Exercise materials Start Marker

==> src/hw/rtl/spq_dp.sv <==
// Datapath: sorted shift-register entry cells, entry count and result register.
module spq_dp
  import spq_pkg::*;
(
  input  logic                    clk,
  input  logic                    rst_n,
  input  spq_cmd_t                cmd,
  input  logic [CAP_W-1:0]        capacity,
  input  logic                    func,
  input  logic signed [VAL_W-1:0] item_value,
  input  logic signed [PRI_W-1:0] item_priority,
  output logic [STAT_W-1:0]       status,
  output logic signed [VAL_W-1:0] out_value,
  output logic signed [PRI_W-1:0] out_priority,
  output logic [OCC_W-1:0]        occupancy
);

  logic signed [VAL_W-1:0] val_r   [DEPTH];
  logic signed [PRI_W-1:0] pri_r   [DEPTH];
  logic signed [VAL_W-1:0] val_nxt [DEPTH];
  logic signed [PRI_W-1:0] pri_nxt [DEPTH];
  logic [CNT_W-1:0]        count_r;
  logic [CNT_W-1:0]        count_nxt;
  logic [CNT_W-1:0]        cap_eff;
  logic [DEPTH-1:0]        ge;
  logic                    is_full;
  logic                    is_empty;

  logic [STAT_W-1:0]       status_r,   status_nxt;
  logic signed [VAL_W-1:0] value_r,    value_nxt;
  logic signed [PRI_W-1:0] priority_r, priority_nxt;
  logic [OCC_W-1:0]        occ_r;

  always_comb begin
    if (int'(capacity) > DEPTH) cap_eff = CNT_W'(DEPTH);
    else cap_eff = CNT_W'(capacity);
    is_full  = (count_r >= cap_eff);
    is_empty = (count_r == '0);

    for (int i = 0; i < DEPTH; i++) begin
      ge[i] = (CNT_W'(i) < count_r) && (pri_r[i] >= item_priority);
    end

    for (int i = 0; i < DEPTH; i++) begin
      val_nxt[i] = val_r[i];
      pri_nxt[i] = pri_r[i];
    end
    count_nxt    = count_r;
    status_nxt   = ST_DONE;
    value_nxt    = '0;
    priority_nxt = '0;

    if (func == FUNC_ENQ) begin
      if (is_full) begin
        status_nxt = ST_FULL;
      end else begin
        if (!ge[0]) begin
          val_nxt[0] = item_value;
          pri_nxt[0] = item_priority;
        end
        for (int i = 1; i < DEPTH; i++) begin
          if (!ge[i]) begin
            if (ge[i-1]) begin
              val_nxt[i] = item_value;
              pri_nxt[i] = item_priority;
            end else begin
              val_nxt[i] = val_r[i-1];
              pri_nxt[i] = pri_r[i-1];
            end
          end
        end
        count_nxt = count_r + CNT_W'(1);
      end
    end else begin
      if (is_empty) begin
        status_nxt = ST_EMPTY;
      end else begin
        value_nxt    = val_r[0];
        priority_nxt = pri_r[0];
        for (int i = 0; i < DEPTH - 1; i++) begin
          val_nxt[i] = val_r[i+1];
          pri_nxt[i] = pri_r[i+1];
        end
        count_nxt = count_r - CNT_W'(1);
      end
    end
  end

  always_ff @(posedge clk) begin
    if (cmd.exec) begin
      for (int i = 0; i < DEPTH; i++) begin
        val_r[i] <= val_nxt[i];
        pri_r[i] <= pri_nxt[i];
      end
      status_r   <= status_nxt;
      value_r    <= value_nxt;
      priority_r <= priority_nxt;
      occ_r      <= OCC_W'(count_nxt);
    end
  end

  always_ff @(posedge clk) begin
    if (!rst_n) begin
      count_r <= '0;
    end else if (cmd.exec) begin
      count_r <= count_nxt;
    end
  end

  assign status       = status_r;
  assign out_value    = value_r;
  assign out_priority = priority_r;
  assign occupancy    = occ_r;

endmodule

Exercise materials End Marker

For every line of the records that has the word "exec" in it, make a copy.

* **Task response**:
    if (cmd.exec) begin
    end else if (cmd.exec) begin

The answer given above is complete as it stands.